What is being asked:
Using the material that follows, output exactly the lines from the one containing "localparam logic [2:0] S_GAP" through the one containing "win_idx <= pick_idx;", with both ends kept.
*** Data provided Section Begins ***
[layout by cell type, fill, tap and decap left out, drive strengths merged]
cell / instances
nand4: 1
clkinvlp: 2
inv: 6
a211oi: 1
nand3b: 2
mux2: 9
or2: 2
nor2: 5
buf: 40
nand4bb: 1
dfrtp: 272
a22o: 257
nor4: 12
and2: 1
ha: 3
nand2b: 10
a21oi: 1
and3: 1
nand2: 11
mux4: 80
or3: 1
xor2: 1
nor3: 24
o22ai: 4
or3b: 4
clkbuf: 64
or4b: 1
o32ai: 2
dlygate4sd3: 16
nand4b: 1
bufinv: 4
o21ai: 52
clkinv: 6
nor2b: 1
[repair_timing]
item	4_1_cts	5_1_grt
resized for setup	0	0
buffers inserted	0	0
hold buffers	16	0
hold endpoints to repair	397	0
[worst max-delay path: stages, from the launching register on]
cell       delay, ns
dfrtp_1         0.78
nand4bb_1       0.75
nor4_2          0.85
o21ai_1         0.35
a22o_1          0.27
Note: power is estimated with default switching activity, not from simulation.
`config.mk`:
```
export PLATFORM = sky130hd
export DESIGN_NAME = rv32_e_div_sequencer
export DESIGN_NICKNAME = d
export VERILOG_FILES = /design/src/rtl/rv32_e_div_sequencer.sv
export SDC_FILE = /design/constraint.sdc
export NUM_CORES = 1
export LEC_CHECK = 0
export BUFFER_PORTS_ARGS = -buffer_cell sky130_fd_sc_hd__buf_2
export CAP_MARGIN = 20
export CELL_PAD_IN_SITES_DETAIL_PLACEMENT = 1
export CELL_PAD_IN_SITES_GLOBAL_PLACEMENT = 2
export CORE_ASPECT_RATIO = 0.9
export CORE_MARGIN = 5
export CORE_UTILIZATION = 30
export CTS_CLUSTER_SIZE = 14
export DETAILED_ROUTE_END_ITERATION = 10
export GPL_TIMING_DRIVEN = 0
export PLACE_DENSITY = 0.77
export SYNTH_ARGS = -nofsm -noshare
export SYNTH_HDL_FRONTEND = slang
export SYNTH_SLANG_ARGS = --single-unit
```
`constraint.sdc`:
```
create_clock -name clk_i -period 4.2 [get_ports clk_i]
set_input_delay 0.21 -clock clk_i [delete_from_list [all_inputs] [get_ports clk_i]]
set_output_delay 0.21 -clock clk_i [all_outputs]
set_load 0.01 [all_outputs]
```
### config.mk
export PLATFORM = sky130hd
export DESIGN_NAME = tcm_sram_port_ctrl
export DESIGN_NICKNAME = d
export VERILOG_FILES = /design/src/rtl/tcm_sram_port_ctrl_pkg.sv /design/src/rtl/tcm_sram_port_ctrl_resp_fifo.sv /design/src/rtl/tcm_sram_port_ctrl.sv
export SDC_FILE = /design/constraint.sdc
export NUM_CORES = 1
export LEC_CHECK = 0
export CAP_MARGIN = 5
export CORE_UTILIZATION = 50
export DETAILED_ROUTE_END_ITERATION = 8
export PLACE_DENSITY = 0.85
export REMOVE_ABC_BUFFERS = 1
export SYNTH_ARGS = -nofsm -noshare
export SYNTH_HDL_FRONTEND = slang
export SYNTH_HIERARCHICAL = 1
export SYNTH_SLANG_ARGS = --single-unit
### constraint.sdc
create_clock -name clk_i -period 3.49 [get_ports clk_i]
set_clock_uncertainty 0.1 [all_clocks]
set_input_delay 0.5235 -clock clk_i [delete_from_list [all_inputs] [get_ports clk_i]]
set_output_delay 0.5235 -clock clk_i [all_outputs]
set_load 0.03 [all_outputs]
### config.mk
export PLATFORM = sky130hd
export DESIGN_NAME = ddr_xfr_arb
export DESIGN_NICKNAME = d
export VERILOG_FILES = /design/src/rtl/ddr_mgr_pkg.sv /design/src/rtl/ddr_xfr_arb.sv
export SDC_FILE = /design/constraint.sdc
export NUM_CORES = 1
export LEC_CHECK = 0
export CORE_MARGIN = 3
export CORE_UTILIZATION = 45
export DETAILED_ROUTE_END_ITERATION = 7
export HOLD_SLACK_MARGIN = 0.02
export PLACE_DENSITY = 0.85
export RECOVER_POWER = 50
export REMOVE_ABC_BUFFERS = 1
export SYNTH_ARGS = -nofsm -noshare
export SYNTH_HDL_FRONTEND = slang
export SYNTH_SLANG_ARGS = --single-unit
export TNS_END_PERCENT = 30
### constraint.sdc
create_clock -name clk -period 4.8 [get_ports clk]
set_input_delay 0.96 -clock clk [delete_from_list [all_inputs] [get_ports clk]]
set_output_delay 0.96 -clock clk [all_outputs]
set_load 0.03 [all_outputs]
File: config.mk
export PLATFORM = sky130hd
export DESIGN_NAME = etc2_rgb_decoder
export DESIGN_NICKNAME = d
export VERILOG_FILES = /design/src/rtl/etc2_rgb_decoder.sv
export SDC_FILE = /design/constraint.sdc
export NUM_CORES = 1
export LEC_CHECK = 0
export BUFFER_PORTS_ARGS = -buffer_cell sky130_fd_sc_hd__buf_2
export CELL_PAD_IN_SITES_DETAIL_PLACEMENT = 1
export CELL_PAD_IN_SITES_GLOBAL_PLACEMENT = 1
export CORE_UTILIZATION = 40
export CTS_CLUSTER_DIAMETER = 60
export DETAILED_ROUTE_END_ITERATION = 10
export PLACE_DENSITY = 0.87
export SLEW_MARGIN = 10
export SYNTH_ARGS = -nofsm -noshare
export SYNTH_HDL_FRONTEND = slang
export SYNTH_SLANG_ARGS = --single-unit
File: constraint.sdc
create_clock -name sclk -period 8.69 [get_ports sclk]
set_clock_uncertainty 0.2 [all_clocks]
set_input_delay 2.607 -clock sclk [delete_from_list [all_inputs] [get_ports sclk]]
set_output_delay 2.607 -clock sclk [all_outputs]
set_load 0.01 [all_outputs]
File: src/rtl/etc2_rgb_decoder.sv
// Per-pixel ETC2 RGB / RGB-A1 texel decoder: one block, mode and pixel index in,
// one registered RGBA8 texel out a cycle later with a valid strobe.
module etc2_rgb_decoder (
  input  logic        sclk,
  input  logic        rsrt,
  input  logic        rtr,
  input  logic [2:0]  mode,
  input  logic [63:0] block,
  input  logic        flag_punchThrough,
  input  logic        aplha,
  input  logic [3:0]  pixIdx,
  output logic        color_rts,
  output logic [7:0]  r,
  output logic [7:0]  g,
  output logic [7:0]  b,
  output logic [7:0]  a
);

  // Handshake: inputs are sampled on an edge with rtr=1; color_rts is high for
  // exactly the following cycle with r/g/b/a valid; outputs hold while rtr=0.

  function automatic logic [7:0] ext4(input logic [3:0] v);
    return {v, v};
  endfunction

  function automatic logic [7:0] ext5(input logic [4:0] v);
    return {v, v[4:2]};
  endfunction

  function automatic logic [7:0] ext6(input logic [5:0] v);
    return {v, v[5:4]};
  endfunction

  function automatic logic [7:0] ext7(input logic [6:0] v);
    return {v, v[6]};
  endfunction

  function automatic logic [7:0] clamp14(input logic signed [13:0] v);
    if (v < 14'sd0)        return 8'd0;
    else if (v > 14'sd255) return 8'd255;
    else                   return v[7:0];
  endfunction

  function automatic logic [7:0] add_sat(input logic [7:0] c, input logic signed [9:0] d);
    logic signed [13:0] s;
    s = $signed({6'd0, c}) + $signed({{4{d[9]}}, d});
    return clamp14(s);
  endfunction

  function automatic logic [7:0] mod_a(input logic [2:0] i);
    case (i)
      3'd0: return 8'd2;   3'd1: return 8'd5;   3'd2: return 8'd9;   3'd3: return 8'd13;
      3'd4: return 8'd18;  3'd5: return 8'd24;  3'd6: return 8'd33;  default: return 8'd47;
    endcase
  endfunction

  function automatic logic [7:0] mod_b(input logic [2:0] i);
    case (i)
      3'd0: return 8'd8;   3'd1: return 8'd17;  3'd2: return 8'd29;  3'd3: return 8'd42;
      3'd4: return 8'd60;  3'd5: return 8'd80;  3'd6: return 8'd106; default: return 8'd183;
    endcase
  endfunction

  function automatic logic [7:0] dist_tbl(input logic [2:0] i);
    case (i)
      3'd0: return 8'd3;   3'd1: return 8'd6;   3'd2: return 8'd11;  3'd3: return 8'd16;
      3'd4: return 8'd23;  3'd5: return 8'd32;  3'd6: return 8'd41;  default: return 8'd64;
    endcase
  endfunction

  function automatic logic [7:0] planar_ch(input logic [7:0] o, input logic [7:0] h,
                                           input logic [7:0] v, input logic [1:0] x,
                                           input logic [1:0] y);
    logic signed [13:0] so, dh, dv, acc;
    so  = $signed({6'd0, o});
    dh  = $signed({6'd0, h}) - so;
    dv  = $signed({6'd0, v}) - so;
    acc = $signed({12'd0, x}) * dh + $signed({12'd0, y}) * dv + (so <<< 2) + 14'sd2;
    return clamp14(acc >>> 2);
  endfunction

  logic [1:0]  px_x, px_y, idx;
  logic        is_diff, sub2, pt_diff, transparent;
  logic [2:0]  cw;
  logic [4:0]  d2_r, d2_g, d2_b;
  logic [23:0] base1, base2, sub_base;
  logic [7:0]  ma, mb;
  logic signed [9:0] id_off, pc_off;
  logic [23:0] t_c1, t_c2, h_c1, h_c2, pc_base;
  logic [11:0] h_c1_12, h_c2_12;
  logic [7:0]  td, hd;
  logic [23:0] id_rgb, th_rgb, pl_rgb, rgb_d;
  logic [7:0]  a_d;

  logic        color_rts_q;
  logic [7:0]  r_q, g_q, b_q, a_q;

  assign px_x = pixIdx[3:2];
  assign px_y = pixIdx[1:0];
  assign idx  = {block[{2'b01, pixIdx}], block[{2'b00, pixIdx}]};

  // Individual / differential base colours and per-pixel modifier
  assign is_diff = (mode == 3'd1);
  assign d2_r = block[63:59] + {{2{block[58]}}, block[58:56]};
  assign d2_g = block[55:51] + {{2{block[50]}}, block[50:48]};
  assign d2_b = block[47:43] + {{2{block[42]}}, block[42:40]};
  assign base1 = is_diff ? {ext5(block[63:59]), ext5(block[55:51]), ext5(block[47:43])}
                         : {ext4(block[63:60]), ext4(block[55:52]), ext4(block[47:44])};
  assign base2 = is_diff ? {ext5(d2_r), ext5(d2_g), ext5(d2_b)}
                         : {ext4(block[59:56]), ext4(block[51:48]), ext4(block[43:40])};
  assign sub2     = block[32] ? px_y[1] : px_x[1];
  assign sub_base = sub2 ? base2 : base1;
  assign cw       = sub2 ? block[36:34] : block[39:37];
  assign pt_diff  = flag_punchThrough & ~block[33] & is_diff;
  assign ma       = pt_diff ? 8'd0 : mod_a(cw);
  assign mb       = mod_b(cw);

  always_comb begin
    id_off = 10'sd0;
    case (idx)
      2'd0:    id_off = $signed({2'b00, ma});
      2'd1:    id_off = $signed({2'b00, mb});
      2'd2:    id_off = -$signed({2'b00, ma});
      default: id_off = -$signed({2'b00, mb});
    endcase
  end

  // T and H paint colours
  assign t_c1 = {ext4({block[60:59], block[57:56]}), ext4(block[55:52]), ext4(block[51:48])};
  assign t_c2 = {ext4(block[47:44]), ext4(block[43:40]), ext4(block[39:36])};
  assign h_c1_12 = {block[62:59], block[58:56], block[52], block[51], block[49:47]};
  assign h_c2_12 = {block[46:43], block[42:39], block[38:35]};
  assign h_c1 = {ext4(h_c1_12[11:8]), ext4(h_c1_12[7:4]), ext4(h_c1_12[3:0])};
  assign h_c2 = {ext4(h_c2_12[11:8]), ext4(h_c2_12[7:4]), ext4(h_c2_12[3:0])};
  assign td = dist_tbl({block[35:34], block[32]});
  assign hd = dist_tbl({block[34], block[32], (h_c1_12 >= h_c2_12)});

  always_comb begin
    pc_base = 24'd0;
    pc_off  = 10'sd0;
    if (mode == 3'd2) begin
      case (idx)
        2'd0:    begin pc_base = t_c1; pc_off = 10'sd0;               end
        2'd1:    begin pc_base = t_c2; pc_off = $signed({2'b00, td}); end
        2'd2:    begin pc_base = t_c2; pc_off = 10'sd0;               end
        default: begin pc_base = t_c2; pc_off = -$signed({2'b00, td}); end
      endcase
    end else begin
      pc_base = idx[1] ? h_c2 : h_c1;
      pc_off  = idx[0] ? -$signed({2'b00, hd}) : $signed({2'b00, hd});
    end
  end

  assign id_rgb = {add_sat(sub_base[23:16], id_off), add_sat(sub_base[15:8], id_off),
                   add_sat(sub_base[7:0], id_off)};
  assign th_rgb = {add_sat(pc_base[23:16], pc_off), add_sat(pc_base[15:8], pc_off),
                   add_sat(pc_base[7:0], pc_off)};
  assign pl_rgb = {planar_ch(ext6(block[62:57]), ext6({block[38:34], block[32]}),
                             ext6(block[18:13]), px_x, px_y),
                   planar_ch(ext7({block[56], block[54:49]}), ext7(block[31:25]),
                             ext7(block[12:6]), px_x, px_y),
                   planar_ch(ext6({block[48], block[44:43], block[41:39]}), ext6(block[24:19]),
                             ext6(block[5:0]), px_x, px_y)};

  assign transparent = flag_punchThrough & aplha & ~block[33] & (idx == 2'd2) &
                       (mode == 3'd1 || mode == 3'd2 || mode == 3'd3);

  always_comb begin
    rgb_d = pl_rgb;
    case (mode)
      3'd0, 3'd1: rgb_d = id_rgb;
      3'd2, 3'd3: rgb_d = th_rgb;
      default:    rgb_d = pl_rgb;
    endcase
    a_d = 8'hFF;
    if (transparent) begin
      rgb_d = 24'd0;
      a_d   = 8'h00;
    end
  end

  always_ff @(posedge sclk) begin
    if (rsrt) begin
      color_rts_q <= 1'b0;
      r_q <= 8'd0;
      g_q <= 8'd0;
      b_q <= 8'd0;
      a_q <= 8'd0;
    end else begin
      color_rts_q <= rtr;
      if (rtr) begin
        r_q <= rgb_d[23:16];
        g_q <= rgb_d[15:8];
        b_q <= rgb_d[7:0];
        a_q <= a_d;
      end
    end
  end

  assign color_rts = color_rts_q;
  assign r = r_q;
  assign g = g_q;
  assign b = b_q;
  assign a = a_q;

endmodule

=== Word-level counts from Yosys, hierarchy flattened ===
Cells that the tools add are included.

* Output and inout bits: 33
* Input port bits: 76
* Logic and storage cells: 142
* Bits in registers: 33

* Equal/unequal tests: 23
* Reduce and logical (&&, ||, !) cells: 10
* Mux-type cells: 42
* Magnitude comparators: 21
* Bitwise logic cells: 7
* $add $sub $neg: 28
* Multiply operators: 6

{| class="wikitable"
|+ Operators with widths
! cell !! count
|-
| two-way mux 8 bit || 20
|-
| two-way mux 24 bit || 6
|-
| one-hot mux 7 bit (7 select lines) || 2
|-
| multiplier 3 x 9 -> 12 bit || 6
|-
| adder 9 x 10 -> 11 bit || 6
|-
| greater-than comparator 11 x 9 -> 1 bit (second input constant) || 6
|-
| less-than comparator 11 x 1 -> 1 bit (second input constant) || 6
|-
| one-hot mux 8 bit (7 select lines) || 1
|-
| subtractor 8 x 8 -> 9 bit || 6
|-
| one-hot mux 24 bit (2 select lines) || 1
|-
| adder 13 x 11 -> 14 bit || 3
|-
| adder 14 x 3 -> 14 bit (second input constant) || 3
|-
| one-hot mux 6 bit (7 select lines) || 1
|-
| negation 8 -> 10 bit || 4
|-
| adder 12 x 12 -> 13 bit || 3
|-
| greater-than comparator 12 x 9 -> 1 bit (second input constant) || 3
|-
| less-than comparator 12 x 1 -> 1 bit (second input constant) || 3
|-
| one-hot mux 10 bit (3 select lines) || 1
|-
| equality test 3 bit (second input constant) || 9
|-
| equality test 3 x 2 -> 1 bit (second input constant) || 8
|-
| two-way mux 10 bit || 2
|-
| two-way mux 20 bit || 1
|-
| one-hot mux 10 bit (2 select lines) || 1
|-
| adder 5 bit || 3
|-
| other kinds (15) || 32
|}

=== Logic depth before layout (Yosys ltp) ===
* Depth in word-level cells: 13
* Gate-level depth with buffers: 27
* Gate-level depth less buffers: 27

=== Worst setup path after synthesis ===
Ideal clock, no wire load.

* Path type: input port to flip-flop
* From: input port block[62]
* To: register r_q[2], in the netlist r[2]
* Required time: 8.373 ns
* Arrival time: 8.146 ns
* Setup time: 0.117 ns
* Cell stages on the path: 25
* Slack: 0.227 ns
* Path buffers: 0
* Cell sequence: inv_1 > ha_1 > nor2b_1 > o21ai_0 > a21boi_0 > o21ai_0 > a21boi_0 > o21ai_0 > nor3b_1 > nor3b_1 > ha_1 > inv_1 > fa_1 > inv_1 > fa_1 > fa_1 > ha_1 > nor3_1 > nor2_1 > a21oi_1 > mux2_2 > nor3_1 > a21oi_1 > a2bb2oi_1 > a22o_1

* Longest elaborated chain between the ends: 12
* Elaborated cells on any way between the ends: 41
* Those cells by class: add/sub: 9; mul: 2; order compare: 7; eq/ne: 6; mux: 16; reduce/logical: 1

{| class="wikitable"
|+ Ends and longest elaborated chain
! item !! line !! RTL
|-
| start, declared || 8 || <nowiki>input logic [63:0] block,</nowiki>
|-
| parallel branches: the longest is 10 deep, another holds adder 13 x 11 -> 14 bit || - ||
|-
| one-hot mux 24 bit (2 select lines) (*) || 170 || <nowiki>case (mode)</nowiki>
|-
| two-way mux 24 bit (*) || 176 || <nowiki>if (transparent) begin</nowiki>
|-
| end signal, assigned || 192 || <nowiki>r_q <= rgb_d[23:16];</nowiki>
|-
| end, declared || 96 || <nowiki>logic [7:0] r_q, g_q, b_q, a_q;</nowiki>
|}

Every way passes the cells marked *.
A chain may end at the register's enable or synchronous reset.

=== Worst setup path in the final report ===
Ends and elaborated chain as after synthesis.
$ cat config.mk
export PLATFORM = sky130hd
export DESIGN_NAME = pipelined_n_input_mux
export DESIGN_NICKNAME = d
export VERILOG_FILES = /design/src/rtl/mux_pkg.sv /design/src/rtl/n_bits_mux_tree_stage.sv /design/src/rtl/pipelined_n_input_mux.sv
export SDC_FILE = /design/constraint.sdc
export NUM_CORES = 1
export LEC_CHECK = 0
export ABC_CLOCK_PERIOD_IN_PS = 2300
export BUFFER_PORTS_ARGS = -buffer_cell sky130_fd_sc_hd__buf_4
export CAP_MARGIN = 0
export CORE_ASPECT_RATIO = 0.6
export CORE_UTILIZATION = 45
export DETAILED_ROUTE_END_ITERATION = 10
export PLACE_DENSITY = 0.74
export SLEW_MARGIN = 10
export SYNTH_ARGS = -nofsm -noshare
export SYNTH_HDL_FRONTEND = slang
export SYNTH_HIERARCHICAL = 1
export SYNTH_SLANG_ARGS = --single-unit
$ cat constraint.sdc
create_clock -name CLK -period 2.3 [get_ports CLK]
set_input_delay 0.23 -clock CLK [delete_from_list [all_inputs] [get_ports CLK]]
set_output_delay 0.23 -clock CLK [all_outputs]
set_load 0.1 [all_outputs]
$ cat src/rtl/mux_pkg.sv
// mux_pkg
//   Shared sizing helpers for the pipelined N-input mux.
//   ceil_div     : integer ceiling division.
//   sel_width    : select width for a given input count, ceil(log2(inputs)), minimum 1.
//   stage_count  : register stages needed when each stage folds 'lps' tree levels.
//   MAX_INPUTS   : largest supported input count.
package mux_pkg;

  localparam int MAX_INPUTS = 256;

  function automatic int ceil_div(input int a, input int b);
    return (a + b - 1) / b;
  endfunction

  // A 2-input mux still needs one select bit, so the width never drops below 1.
  function automatic int sel_width(input int inputs);
    int w;
    w = 0;
    while ((1 << w) < inputs) w++;
    return (w < 1) ? 1 : w;
  endfunction

  function automatic int stage_count(input int sel_w, input int lps);
    return ceil_div(sel_w, lps);
  endfunction

endpackage
<file path="config.mk">
export PLATFORM = sky130hd
export DESIGN_NAME = mult_pool_alloc
export DESIGN_NICKNAME = d
export VERILOG_FILES = /design/src/rtl/mult_pool_alloc.sv
export SDC_FILE = /design/constraint.sdc
export NUM_CORES = 1
export LEC_CHECK = 0
export ABC_AREA = 1
export CAP_MARGIN = 20
export CORE_MARGIN = 2
export CORE_UTILIZATION = 35
export CTS_CLUSTER_DIAMETER = 30
export CTS_CLUSTER_SIZE = 8
export DETAILED_ROUTE_END_ITERATION = 8
export GPL_ROUTABILITY_DRIVEN = 1
export PLACE_DENSITY = 0.54
export RECOVER_POWER = 100
export SETUP_SLACK_MARGIN = 0.4
export SLEW_MARGIN = 20
export SYNTH_ARGS = -nofsm -noshare
export SYNTH_HDL_FRONTEND = slang
export SYNTH_SLANG_ARGS = --single-unit
export TNS_END_PERCENT = 30
</file>
<file path="constraint.sdc">
create_clock -name clk -period 4.8 [get_ports clk]
set_input_delay 0.48 -clock clk [delete_from_list [all_inputs] [get_ports clk]]
set_output_delay 0.48 -clock clk [all_outputs]
set_load 0.01 [all_outputs]
</file>
<file path="src/rtl/spi_txn_arbiter.sv">
// Round-robin transaction arbiter sharing one SPI master engine among NUM_REQ requesters.
// Sequences the engine handshake and returns done/err pulses and read data to the owner.
//
// state  | meaning
// -------+-----------------------------------------------------------
// IDLE   | waiting for any req; picks winner from rr_ptr
// LOAD   | grant asserted; write word presented with one data_valid
// XFER   | engine enable held until matching done or timeout
// DONE   | done (and err on abort) pulse to the owner
// GAP    | engine quiet time before the next arbitration
module spi_txn_arbiter #(
   parameter int NUM_REQ    = 4,
   parameter int WORD_SIZE  = 8,
   parameter int TIMEOUT    = 64,
   parameter int GAP_CYCLES = 2
) (
   input  logic                           sclk,
   input  logic                           rst_n,
   input  logic [NUM_REQ-1:0]             req,
   input  logic [NUM_REQ-1:0]             req_rd,
   input  logic [NUM_REQ*WORD_SIZE-1:0]   req_wdata,
   output logic [NUM_REQ-1:0]             gnt,
   output logic [NUM_REQ-1:0]             done,
   output logic [NUM_REQ-1:0]             err,
   output logic [WORD_SIZE-1:0]           rdata,
   output logic                           busy,
   output logic [WORD_SIZE-1:0]           eng_data_in,
   output logic                           eng_data_valid,
   output logic                           eng_tx_en,
   output logic                           eng_rx_en,
   input  logic                           eng_tx_done,
   input  logic                           eng_rx_done,
   input  logic [WORD_SIZE-1:0]           eng_data_out
);

   localparam int PTR_W = (NUM_REQ > 1) ? $clog2(NUM_REQ) : 1;
   localparam int TMO_W = $clog2(TIMEOUT + 1);
   localparam int GAP_W = $clog2(GAP_CYCLES + 1);

   localparam logic [PTR_W:0]   NUM_REQ_W = (PTR_W + 1)'(NUM_REQ);
   localparam logic [PTR_W-1:0] LAST_IDX  = PTR_W'(NUM_REQ - 1);
   localparam logic [TMO_W-1:0] TMO_LAST  = TMO_W'(TIMEOUT - 1);
   localparam logic [GAP_W-1:0] GAP_LAST  = GAP_W'(GAP_CYCLES - 1);

   localparam logic [2:0] S_IDLE = 3'd0;
   localparam logic [2:0] S_LOAD = 3'd1;
   localparam logic [2:0] S_XFER = 3'd2;
   localparam logic [2:0] S_DONE = 3'd3;
   localparam logic [2:0] S_GAP  = 3'd4;

   logic [2:0]         state;
   logic [PTR_W-1:0]   rr_ptr;
   logic [PTR_W-1:0]   win_idx;
   logic               win_rd;
   logic               abort;
   logic [TMO_W-1:0]   tmo_cnt;
   logic [GAP_W-1:0]   gap_cnt;

   logic [PTR_W-1:0]   pick_idx;
   logic               pick_vld;
   logic [PTR_W:0]     cand;
   logic               xfer_hit;
   logic [NUM_REQ-1:0] win_onehot;

   // Scan downward so the candidate closest to rr_ptr overwrites the others.
   always_comb begin
      pick_idx = '0;
      pick_vld = 1'b0;
      cand     = '0;
      for (int j = NUM_REQ - 1; j >= 0; j--) begin
         cand = {1'b0, rr_ptr} + (PTR_W + 1)'(j);
         if (cand >= NUM_REQ_W) cand = cand - NUM_REQ_W;
         if (req[cand[PTR_W-1:0]]) begin
            pick_idx = cand[PTR_W-1:0];
            pick_vld = 1'b1;
         end
      end
   end

   assign xfer_hit = win_rd ? eng_rx_done : eng_tx_done;

   always_ff @(posedge sclk or negedge rst_n) begin
      if (!rst_n) begin
         state       <= S_IDLE;
         rr_ptr      <= '0;
         win_idx     <= '0;
         win_rd      <= 1'b0;
         abort       <= 1'b0;
         tmo_cnt     <= '0;
         gap_cnt     <= '0;
         rdata       <= '0;
         eng_data_in <= '0;
      end else begin
         case (state)
            S_IDLE: begin
               tmo_cnt <= '0;
               if (pick_vld) begin
                  win_idx <= pick_idx;
                  win_rd  <= req_rd[pick_idx];
                  abort   <= 1'b0;
                  if (!req_rd[pick_idx])
                     eng_data_in <= req_wdata[pick_idx*WORD_SIZE +: WORD_SIZE];
                  state   <= S_LOAD;
               end
            end
            S_LOAD: begin
               rr_ptr  <= (win_idx == LAST_IDX) ? '0 : win_idx + 1'b1;
               tmo_cnt <= '0;
               state   <= S_XFER;
            end
            S_XFER: begin
               // A done arriving on the last allowed cycle still counts as success.
               if (xfer_hit) begin
                  if (win_rd) rdata <= eng_data_out;
                  state <= S_DONE;
               end else if (tmo_cnt == TMO_LAST) begin
                  abort <= 1'b1;
                  state <= S_DONE;
               end else begin
                  tmo_cnt <= tmo_cnt + 1'b1;
               end
            end
            S_DONE: begin
               gap_cnt <= GAP_LAST;
               state   <= S_GAP;
            end
            S_GAP: begin
               tmo_cnt <= '0;
               if (gap_cnt == '0) state <= S_IDLE;
               else               gap_cnt <= gap_cnt - 1'b1;
            end
            default: state <= S_IDLE;
         endcase
      end
   end

   assign win_onehot = NUM_REQ'(1) << win_idx;

   always_comb begin
      gnt            = '0;
      done           = '0;
      err            = '0;
      eng_data_valid = 1'b0;
      eng_tx_en      = 1'b0;
      eng_rx_en      = 1'b0;
      busy           = (state != S_IDLE);
      if (state == S_LOAD || state == S_XFER || state == S_DONE) gnt = win_onehot;
      if (state == S_LOAD) eng_data_valid = !win_rd;
      if (state == S_XFER) begin
         eng_tx_en = !win_rd;
         eng_rx_en = win_rd;
      end
      if (state == S_DONE) begin
         done = win_onehot;
         if (abort) err = win_onehot;
      end
   end

endmodule
</file>
<file path="config.mk">
export PLATFORM = sky130hd
export DESIGN_NAME = spi_txn_arbiter
export DESIGN_NICKNAME = d
export VERILOG_FILES = /design/src/rtl/spi_txn_arbiter.sv
export SDC_FILE = /design/constraint.sdc
export NUM_CORES = 1
export LEC_CHECK = 0
export CAP_MARGIN = 20
export CORE_MARGIN = 2
export CORE_UTILIZATION = 39
export DETAILED_ROUTE_END_ITERATION = 10
export GPL_ROUTABILITY_DRIVEN = 0
export PLACE_DENSITY = 0.77
export RECOVER_POWER = 25
export SYNTH_ARGS = -nofsm -noshare
export SYNTH_HDL_FRONTEND = slang
export SYNTH_SLANG_ARGS = --single-unit
</file>
<file path="constraint.sdc">
create_clock -name sclk -period 2.34 [get_ports sclk]
set_clock_uncertainty 0.15 [all_clocks]
set_input_delay 0.585 -clock sclk [delete_from_list [all_inputs] [get_ports sclk]]
set_output_delay 0.585 -clock sclk [all_outputs]
set_load 0.05 [all_outputs]
</file>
*** Data provided Section Ends ***
Answer to this exercise:
   localparam logic [2:0] S_GAP  = 3'd4;

   logic [2:0]         state;
   logic [PTR_W-1:0]   rr_ptr;
   logic [PTR_W-1:0]   win_idx;
   logic               win_rd;
   logic               abort;
   logic [TMO_W-1:0]   tmo_cnt;
   logic [GAP_W-1:0]   gap_cnt;

   logic [PTR_W-1:0]   pick_idx;
   logic               pick_vld;
   logic [PTR_W:0]     cand;
   logic               xfer_hit;
   logic [NUM_REQ-1:0] win_onehot;

   // Scan downward so the candidate closest to rr_ptr overwrites the others.
   always_comb begin
      pick_idx = '0;
      pick_vld = 1'b0;
      cand     = '0;
      for (int j = NUM_REQ - 1; j >= 0; j--) begin
         cand = {1'b0, rr_ptr} + (PTR_W + 1)'(j);
         if (cand >= NUM_REQ_W) cand = cand - NUM_REQ_W;
         if (req[cand[PTR_W-1:0]]) begin
            pick_idx = cand[PTR_W-1:0];
            pick_vld = 1'b1;
         end
      end
   end

   assign xfer_hit = win_rd ? eng_rx_done : eng_tx_done;

   always_ff @(posedge sclk or negedge rst_n) begin
      if (!rst_n) begin
         state       <= S_IDLE;
         rr_ptr      <= '0;
         win_idx     <= '0;
         win_rd      <= 1'b0;
         abort       <= 1'b0;
         tmo_cnt     <= '0;
         gap_cnt     <= '0;
         rdata       <= '0;
         eng_data_in <= '0;
      end else begin
         case (state)
            S_IDLE: begin
               tmo_cnt <= '0;
               if (pick_vld) begin
                  win_idx <= pick_idx;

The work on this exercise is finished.